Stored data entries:
* * * * * * * * *

$ cat config.mk
export PLATFORM = sky130hd
export DESIGN_NAME = store_buffer
export DESIGN_NICKNAME = d
export VERILOG_FILES = /design/src/rtl/store_buffer.sv
export SDC_FILE = /design/constraint.sdc
export NUM_CORES = 1
export LEC_CHECK = 0
export BUFFER_PORTS_ARGS = -buffer_cell sky130_fd_sc_hd__buf_4
export CAP_MARGIN = 20
export CORE_ASPECT_RATIO = 0.8
export CORE_MARGIN = 1.5
export CORE_UTILIZATION = 45
export CTS_CLUSTER_DIAMETER = 40
export CTS_CLUSTER_SIZE = 30
export DETAILED_ROUTE_END_ITERATION = 12
export HOLD_SLACK_MARGIN = 0.15
export PLACE_DENSITY = 0.65
export RECOVER_POWER = 50
export SYNTH_ARGS = -nofsm -noshare
export SYNTH_HDL_FRONTEND = slang
export SYNTH_SLANG_ARGS = --single-unit
$ cat constraint.sdc
create_clock -name clk -period 4.8 [get_ports clk]
set_clock_uncertainty 0.15 [all_clocks]
set_input_delay 0.96 -clock clk [delete_from_list [all_inputs] [get_ports clk]]
set_output_delay 0.96 -clock clk [all_outputs]
set_load 0.05 [all_outputs]
<file path="src/rtl/score_display_pkg.sv">
// Shared definitions for the score display: FSM state encodings, default
// parameter values and small BCD helpers used by the top and the decoder.
package score_display_pkg;

    localparam int SCORE_REFRESH_DIV  = 50000;
    localparam int SCORE_SERVE_FRAMES = 60;
    localparam int SCORE_WIN_SCORE    = 9;

    typedef enum logic [1:0] {
        SCORE_IDLE  = 2'd0,
        SCORE_PAUSE = 2'd1,
        SCORE_PLAY  = 2'd2,
        SCORE_OVER  = 2'd3
    } score_state_e;

    // Active-low segments, all dark.
    localparam logic [6:0] SEG_BLANK = 7'b1111111;

    // Blink counter value loaded on entering OVER: bit 5 set, so the
    // display starts dark for 32 frames, then shows the score for 32.
    localparam logic [5:0] BLINK_START = 6'd32;

    // Two-digit BCD increment, units carry into tens, 99 wraps to 00.
    function automatic logic [7:0] bcd_inc(input logic [7:0] v);
        logic [7:0] r;
        r = v;
        if (v[3:0] >= 4'd9) begin
            r[3:0] = 4'd0;
            r[7:4] = (v[7:4] >= 4'd9) ? 4'd0 : v[7:4] + 4'd1;
        end else begin
            r[3:0] = v[3:0] + 4'd1;
        end
        return r;
    endfunction

    // Binary 0..99 to packed {tens, units} BCD.
    function automatic logic [7:0] to_bcd(input int v);
        int t;
        int u;
        t = v / 10;
        u = v % 10;
        return {t[3:0], u[3:0]};
    endfunction

endpackage

</file>
<file path="src/rtl/score_display_seg7_decode.sv">
// Combinational BCD to active-low seven-segment decoder.
// Ports: bcd[3:0] in, seg[6:0] out (seg[0]=a .. seg[6]=g); 10..15 are dark.
module seg7_decode
    import score_display_pkg::*;
(
    input  logic [3:0] bcd,
    output logic [6:0] seg
);

    always_comb begin
        seg = SEG_BLANK;
        unique case (bcd)
            4'd0:    seg = 7'b1000000;
            4'd1:    seg = 7'b1111001;
            4'd2:    seg = 7'b0100100;
            4'd3:    seg = 7'b0110000;
            4'd4:    seg = 7'b0011001;
            4'd5:    seg = 7'b0010010;
            4'd6:    seg = 7'b0000010;
            4'd7:    seg = 7'b1111000;
            4'd8:    seg = 7'b0000000;
            4'd9:    seg = 7'b0010000;
            default: seg = SEG_BLANK;
        endcase
    end

endmodule

</file>
<file path="src/rtl/score_display.sv">
// Pong score keeper: BCD scores, serve timing, win detection, and a
// multiplexed 4-digit active-low display that blinks when the game ends.
// Ports: clk, rst (sync, active-high), vblank, goal_left, goal_right,
//        new_game in; serve, game_over, winner, seg[6:0], an[3:0] out.
module score_display
    import score_display_pkg::*;
#(
    parameter int REFRESH_DIV  = SCORE_REFRESH_DIV,
    parameter int SERVE_FRAMES = SCORE_SERVE_FRAMES,
    parameter int WIN_SCORE    = SCORE_WIN_SCORE
) (
    input  logic       clk,
    input  logic       rst,
    input  logic       vblank,
    input  logic       goal_left,
    input  logic       goal_right,
    input  logic       new_game,
    output logic       serve,
    output logic       game_over,
    output logic       winner,
    output logic [6:0] seg,
    output logic [3:0] an
);

    localparam int RW = (REFRESH_DIV > 1) ? $clog2(REFRESH_DIV) : 1;
    localparam int FW = (SERVE_FRAMES < 1) ? 1 : $clog2(SERVE_FRAMES + 1);

    localparam logic [RW-1:0] REF_MAX   = RW'(REFRESH_DIV - 1);
    localparam logic [FW-1:0] FRAMES_LD = FW'(SERVE_FRAMES);
    localparam logic [7:0]    WIN_BCD   = to_bcd(WIN_SCORE);

    score_state_e  state_q, state_d;
    logic [7:0]    left_q, left_d;
    logic [7:0]    right_q, right_d;
    logic [FW-1:0] frame_q, frame_d;
    logic [5:0]    blink_q, blink_d;
    logic          vblank_q;
    logic [RW-1:0] refresh_q, refresh_d;
    logic [1:0]    idx_q, idx_d;
    logic          serve_q, serve_d;
    logic          game_over_q, game_over_d;
    logic          winner_q, winner_d;
    logic [6:0]    seg_q, seg_d;
    logic [3:0]    an_q, an_d;

    logic       vb_rise;
    logic       gl_only;
    logic       gr_only;
    logic [7:0] left_inc;
    logic [7:0] right_inc;
    logic [3:0] digit;
    logic [6:0] seg_dec;
    logic       blank;

    assign vb_rise   = vblank & ~vblank_q;
    assign gl_only   = goal_left & ~goal_right;
    assign gr_only   = goal_right & ~goal_left;
    assign left_inc  = bcd_inc(left_q);
    assign right_inc = bcd_inc(right_q);

    always_comb begin
        state_d     = state_q;
        left_d      = left_q;
        right_d     = right_q;
        frame_d     = frame_q;
        blink_d     = blink_q;
        serve_d     = 1'b0;
        game_over_d = game_over_q;
        winner_d    = winner_q;
        if (new_game) begin
            state_d     = SCORE_PAUSE;
            left_d      = 8'h00;
            right_d     = 8'h00;
            frame_d     = FRAMES_LD;
            game_over_d = 1'b0;
            winner_d    = 1'b0;
        end else begin
            unique case (state_q)
                SCORE_IDLE: begin
                end
                SCORE_PAUSE: begin
                    // A count of 0 or 1 means this edge finishes the wait.
                    if (vb_rise) begin
                        if (frame_q <= FW'(1)) begin
                            frame_d = '0;
                            serve_d = 1'b1;
                            state_d = SCORE_PLAY;
                        end else begin
                            frame_d = frame_q - FW'(1);
                        end
                    end
                end
                SCORE_PLAY: begin
                    if (gr_only) begin
                        left_d = left_inc;
                        if (left_inc == WIN_BCD) begin
                            state_d     = SCORE_OVER;
                            game_over_d = 1'b1;
                            winner_d    = 1'b0;
                            blink_d     = BLINK_START;
                        end else begin
                            state_d = SCORE_PAUSE;
                            frame_d = FRAMES_LD;
                        end
                    end else if (gl_only) begin
                        right_d = right_inc;
                        if (right_inc == WIN_BCD) begin
                            state_d     = SCORE_OVER;
                            game_over_d = 1'b1;
                            winner_d    = 1'b1;
                            blink_d     = BLINK_START;
                        end else begin
                            state_d = SCORE_PAUSE;
                            frame_d = FRAMES_LD;
                        end
                    end
                end
                SCORE_OVER: begin
                    if (vb_rise) begin
                        blink_d = blink_q + 6'd1;
                    end
                end
            endcase
        end
    end

    always_comb begin
        refresh_d = refresh_q + RW'(1);
        idx_d     = idx_q;
        if (refresh_q == REF_MAX) begin
            refresh_d = '0;
            idx_d     = idx_q - 2'd1;
        end
    end

    always_comb begin
        digit = right_q[3:0];
        unique case (idx_q)
            2'd3: digit = left_q[7:4];
            2'd2: digit = left_q[3:0];
            2'd1: digit = right_q[7:4];
            2'd0: digit = right_q[3:0];
        endcase
    end

    seg7_decode u_dec (
        .bcd (digit),
        .seg (seg_dec)
    );

    assign blank = (state_q == SCORE_OVER) && blink_q[5];

    always_comb begin
        an_d  = ~(4'b0001 << idx_q);
        seg_d = seg_dec;
        if (blank) begin
            an_d  = 4'b1111;
            seg_d = SEG_BLANK;
        end
    end

    always_ff @(posedge clk) begin
        if (rst) begin
            state_q     <= SCORE_IDLE;
            left_q      <= 8'h00;
            right_q     <= 8'h00;
            frame_q     <= '0;
            blink_q     <= '0;
            vblank_q    <= 1'b0;
            refresh_q   <= '0;
            idx_q       <= 2'd0;
            serve_q     <= 1'b0;
            game_over_q <= 1'b0;
            winner_q    <= 1'b0;
            seg_q       <= SEG_BLANK;
            an_q        <= 4'b1111;
        end else begin
            state_q     <= state_d;
            left_q      <= left_d;
            right_q     <= right_d;
            frame_q     <= frame_d;
            blink_q     <= blink_d;
            vblank_q    <= vblank;
            refresh_q   <= refresh_d;
            idx_q       <= idx_d;
            serve_q     <= serve_d;
            game_over_q <= game_over_d;
            winner_q    <= winner_d;
            seg_q       <= seg_d;
            an_q        <= an_d;
        end
    end

    assign serve     = serve_q;
    assign game_over = game_over_q;
    assign winner    = winner_q;
    assign seg       = seg_q;
    assign an        = an_q;

endmodule
</file>
--- src/rtl/life_ctrl.sv ---
// Run controller for the NxN Life array: seed load, free-run/pause/step,
// and automatic stop on extinction, still life, period-2 or generation limit.
//
// state  | meaning
// IDLE   | waiting for start_i
// LOAD   | seed strobe to the grid
// STEP   | generation strobe to the grid, snapshot pre-step cells
// EVAL   | new generation visible: count, popcount, termination checks
// PAUSED | holding; pause release or step_i resumes
// DONE   | result held until start_i or abort_i
module life_ctrl
  import life_pkg::*;
#(
  parameter int N     = LIFE_N,
  parameter int GEN_W = 16,
  parameter int POP_W = 7
) (
  input  logic             clk,
  input  logic             rst,
  input  logic             start_i,
  input  logic             abort_i,
  input  logic             pause_i,
  input  logic             step_i,
  input  logic [GEN_W-1:0] gen_limit_i,
  input  logic [N*N-1:0]   seed_i,
  input  logic [N*N-1:0]   cells_i,
  output logic [N*N-1:0]   seeds_o,
  output logic             grid_load_o,
  output logic             grid_step_o,
  output logic             busy_o,
  output logic             done_o,
  output logic [1:0]       status_o,
  output logic [GEN_W-1:0] gen_count_o,
  output logic [POP_W-1:0] pop_count_o
);

  life_state_t        state_q, state_d;
  life_status_t       status_q, status_d;
  logic [N*N-1:0]     seeds_q, seeds_d;
  logic [N*N-1:0]     prev1_q, prev1_d;
  logic [N*N-1:0]     prev2_q, prev2_d;
  logic [GEN_W-1:0]   gen_q, gen_d;
  logic [POP_W-1:0]   pop_q, pop_d;
  logic               load_q, load_d;
  logic               step_q, step_d;
  logic               busy_q, busy_d;
  logic               done_q, done_d;
  logic               step_mode_q, step_mode_d;
  logic               after_load_q, after_load_d;
  logic [POP_W-1:0]   pop_cnt;
  logic [GEN_W:0]     gen_nxt;

  life_popcount #(.W(N * N), .POP_W(POP_W)) u_popcount (
    .bits_i  (cells_i),
    .count_o (pop_cnt)
  );

  // Unsaturated generation number of the cells now visible in EVAL.
  assign gen_nxt = {1'b0, gen_q} + (GEN_W + 1)'(1);

  always_comb begin
    state_d      = state_q;
    status_d     = status_q;
    seeds_d      = seeds_q;
    prev1_d      = prev1_q;
    prev2_d      = prev2_q;
    gen_d        = gen_q;
    pop_d        = pop_q;
    step_mode_d  = step_mode_q;
    after_load_d = 1'b0;

    if (after_load_q) pop_d = pop_cnt;

    if (abort_i) begin
      state_d     = ST_IDLE;
      step_mode_d = 1'b0;
    end else begin
      case (state_q)
        ST_IDLE, ST_DONE: begin
          if (start_i) begin
            seeds_d     = seed_i;
            gen_d       = '0;
            status_d    = STAT_LIMIT;
            step_mode_d = 1'b0;
            state_d     = ST_LOAD;
          end
        end
        ST_LOAD: begin
          after_load_d = 1'b1;
          state_d      = pause_i ? ST_PAUSED : ST_STEP;
        end
        ST_STEP: begin
          prev2_d = prev1_q;
          prev1_d = cells_i;
          state_d = ST_EVAL;
        end
        ST_EVAL: begin
          gen_d       = (&gen_q) ? gen_q : gen_q + GEN_W'(1);
          pop_d       = pop_cnt;
          step_mode_d = 1'b0;
          if (cells_i == '0) begin
            state_d  = ST_DONE;
            status_d = STAT_EXTINCT;
          end else if (cells_i == prev1_q) begin
            state_d  = ST_DONE;
            status_d = STAT_STILL;
          end else if (gen_nxt >= (GEN_W + 1)'(2) && cells_i == prev2_q) begin
            state_d  = ST_DONE;
            status_d = STAT_OSC2;
          end else if (gen_limit_i != '0 && gen_nxt == {1'b0, gen_limit_i}) begin
            state_d  = ST_DONE;
            status_d = STAT_LIMIT;
          end else if (pause_i || step_mode_q) begin
            state_d = ST_PAUSED;
          end else begin
            state_d = ST_STEP;
          end
        end
        ST_PAUSED: begin
          if (!pause_i) begin
            state_d = ST_STEP;
          end else if (step_i) begin
            state_d     = ST_STEP;
            step_mode_d = 1'b1;
          end
        end
        default: state_d = ST_IDLE;
      endcase
    end

    load_d = (state_d == ST_LOAD);
    step_d = (state_d == ST_STEP);
    busy_d = (state_d == ST_LOAD) || (state_d == ST_STEP) ||
             (state_d == ST_EVAL) || (state_d == ST_PAUSED);
    done_d = (state_d == ST_DONE);
  end

  always_ff @(posedge clk) begin
    if (!rst) begin
      state_q      <= ST_IDLE;
      status_q     <= STAT_LIMIT;
      seeds_q      <= '0;
      prev1_q      <= '0;
      prev2_q      <= '0;
      gen_q        <= '0;
      pop_q        <= '0;
      load_q       <= 1'b0;
      step_q       <= 1'b0;
      busy_q       <= 1'b0;
      done_q       <= 1'b0;
      step_mode_q  <= 1'b0;
      after_load_q <= 1'b0;
    end else begin
      state_q      <= state_d;
      status_q     <= status_d;
      seeds_q      <= seeds_d;
      prev1_q      <= prev1_d;
      prev2_q      <= prev2_d;
      gen_q        <= gen_d;
      pop_q        <= pop_d;
      load_q       <= load_d;
      step_q       <= step_d;
      busy_q       <= busy_d;
      done_q       <= done_d;
      step_mode_q  <= step_mode_d;
      after_load_q <= after_load_d;
    end
  end

  assign seeds_o     = seeds_q;
  assign grid_load_o = load_q;
  assign grid_step_o = step_q;
  assign busy_o      = busy_q;
  assign done_o      = done_q;
  assign status_o    = status_q;
  assign gen_count_o = gen_q;
  assign pop_count_o = pop_q;

endmodule
**config.mk**
```make
export PLATFORM = sky130hd
export DESIGN_NAME = easyaxi_rd_arb_flat
export DESIGN_NICKNAME = d
export VERILOG_FILES = /design/src/rtl/easyaxi_rd_arb_pkg.sv /design/src/rtl/easyaxi_rd_arb_if.sv /design/src/rtl/easyaxi_rr_arb2.sv /design/src/rtl/easyaxi_rd_arb.sv /design/src/flat_wrapper.sv
export SDC_FILE = /design/constraint.sdc
export NUM_CORES = 1
export LEC_CHECK = 0
export CORE_AREA = 3 3 116 118
export DETAILED_ROUTE_END_ITERATION = 16
export DIE_AREA = 0 0 119 121
export PLACE_DENSITY_LB_ADDON = 0.08
export SLEW_MARGIN = 0
export SYNTH_ARGS = -nofsm -noshare
export SYNTH_HDL_FRONTEND = slang
export SYNTH_SLANG_ARGS = --single-unit
export TNS_END_PERCENT = 1
```
**constraint.sdc**
```tcl
create_clock -name clk -period 2.5 [get_ports clk]
set_input_delay 0.25 -clock clk [delete_from_list [all_inputs] [get_ports clk]]
set_output_delay 0.25 -clock clk [all_outputs]
set_load 0.05 [all_outputs]
```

* * * * * * * * *

• _TASK TO COMPLETE_
Beginning at the opening line of the data, transcribe each line exactly until you reach the line with "localparam int SCORE_SERVE_FRAMES = 60;", which you also include, and go no further.

• _OUTPUT FOR THIS EXERCISE_
$ cat config.mk
export PLATFORM = sky130hd
export DESIGN_NAME = store_buffer
export DESIGN_NICKNAME = d
export VERILOG_FILES = /design/src/rtl/store_buffer.sv
export SDC_FILE = /design/constraint.sdc
export NUM_CORES = 1
export LEC_CHECK = 0
export BUFFER_PORTS_ARGS = -buffer_cell sky130_fd_sc_hd__buf_4
export CAP_MARGIN = 20
export CORE_ASPECT_RATIO = 0.8
export CORE_MARGIN = 1.5
export CORE_UTILIZATION = 45
export CTS_CLUSTER_DIAMETER = 40
export CTS_CLUSTER_SIZE = 30
export DETAILED_ROUTE_END_ITERATION = 12
export HOLD_SLACK_MARGIN = 0.15
export PLACE_DENSITY = 0.65
export RECOVER_POWER = 50
export SYNTH_ARGS = -nofsm -noshare
export SYNTH_HDL_FRONTEND = slang
export SYNTH_SLANG_ARGS = --single-unit
$ cat constraint.sdc
create_clock -name clk -period 4.8 [get_ports clk]
set_clock_uncertainty 0.15 [all_clocks]
set_input_delay 0.96 -clock clk [delete_from_list [all_inputs] [get_ports clk]]
set_output_delay 0.96 -clock clk [all_outputs]
set_load 0.05 [all_outputs]
<file path="src/rtl/score_display_pkg.sv">
// Shared definitions for the score display: FSM state encodings, default
// parameter values and small BCD helpers used by the top and the decoder.
package score_display_pkg;

    localparam int SCORE_REFRESH_DIV  = 50000;
    localparam int SCORE_SERVE_FRAMES = 60;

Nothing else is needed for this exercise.